TASK INSTRUCTIONS
What follows is a set of records; give them all back exactly.

RECORDED DATA
[Start of section]

## config.mk

```make
export PLATFORM = sky130hd
export DESIGN_NAME = gpcr_regs
export DESIGN_NICKNAME = d
export VERILOG_FILES = /design/src/gpcr_pkg.sv /design/src/gpcr_sync.sv /design/src/gpcr_rail_decode.sv /design/src/gpcr_regs.sv
export VERILOG_INCLUDE_DIRS = /design/src
export SDC_FILE = /design/constraint.sdc
export NUM_CORES = 1
export LEC_CHECK = 0
export BUFFER_PORTS_ARGS = -buffer_cell sky130_fd_sc_hd__buf_2
export CAP_MARGIN = 30
export CELL_PAD_IN_SITES_DETAIL_PLACEMENT = 1
export CELL_PAD_IN_SITES_GLOBAL_PLACEMENT = 1
export CORE_MARGIN = 5
export CORE_UTILIZATION = 44
export DETAILED_ROUTE_END_ITERATION = 10
export GPL_TIMING_DRIVEN = 0
export PLACE_DENSITY = 0.89
export SETUP_SLACK_MARGIN = 0.15
export SYNTH_ARGS = -nofsm -noshare
export SYNTH_HDL_FRONTEND = slang
export SYNTH_SLANG_ARGS = --single-unit
export TNS_END_PERCENT = 5
```

## constraint.sdc

```tcl
create_clock -name core_clk_i -period 2.4 [get_ports core_clk_i]
set_input_delay 0.36 -clock core_clk_i [delete_from_list [all_inputs] [get_ports core_clk_i]]
set_output_delay 0.36 -clock core_clk_i [all_outputs]
set_load 0.05 [all_outputs]
```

[End of section]

YOUR RESPONSE
## config.mk

```make
export PLATFORM = sky130hd
export DESIGN_NAME = gpcr_regs
export DESIGN_NICKNAME = d
export VERILOG_FILES = /design/src/gpcr_pkg.sv /design/src/gpcr_sync.sv /design/src/gpcr_rail_decode.sv /design/src/gpcr_regs.sv
export VERILOG_INCLUDE_DIRS = /design/src
export SDC_FILE = /design/constraint.sdc
export NUM_CORES = 1
export LEC_CHECK = 0
export BUFFER_PORTS_ARGS = -buffer_cell sky130_fd_sc_hd__buf_2
export CAP_MARGIN = 30
export CELL_PAD_IN_SITES_DETAIL_PLACEMENT = 1
export CELL_PAD_IN_SITES_GLOBAL_PLACEMENT = 1
export CORE_MARGIN = 5
export CORE_UTILIZATION = 44
export DETAILED_ROUTE_END_ITERATION = 10
export GPL_TIMING_DRIVEN = 0
export PLACE_DENSITY = 0.89
export SETUP_SLACK_MARGIN = 0.15
export SYNTH_ARGS = -nofsm -noshare
export SYNTH_HDL_FRONTEND = slang
export SYNTH_SLANG_ARGS = --single-unit
export TNS_END_PERCENT = 5
```

## constraint.sdc

```tcl
create_clock -name core_clk_i -period 2.4 [get_ports core_clk_i]
set_input_delay 0.36 -clock core_clk_i [delete_from_list [all_inputs] [get_ports core_clk_i]]
set_output_delay 0.36 -clock core_clk_i [all_outputs]
set_load 0.05 [all_outputs]
```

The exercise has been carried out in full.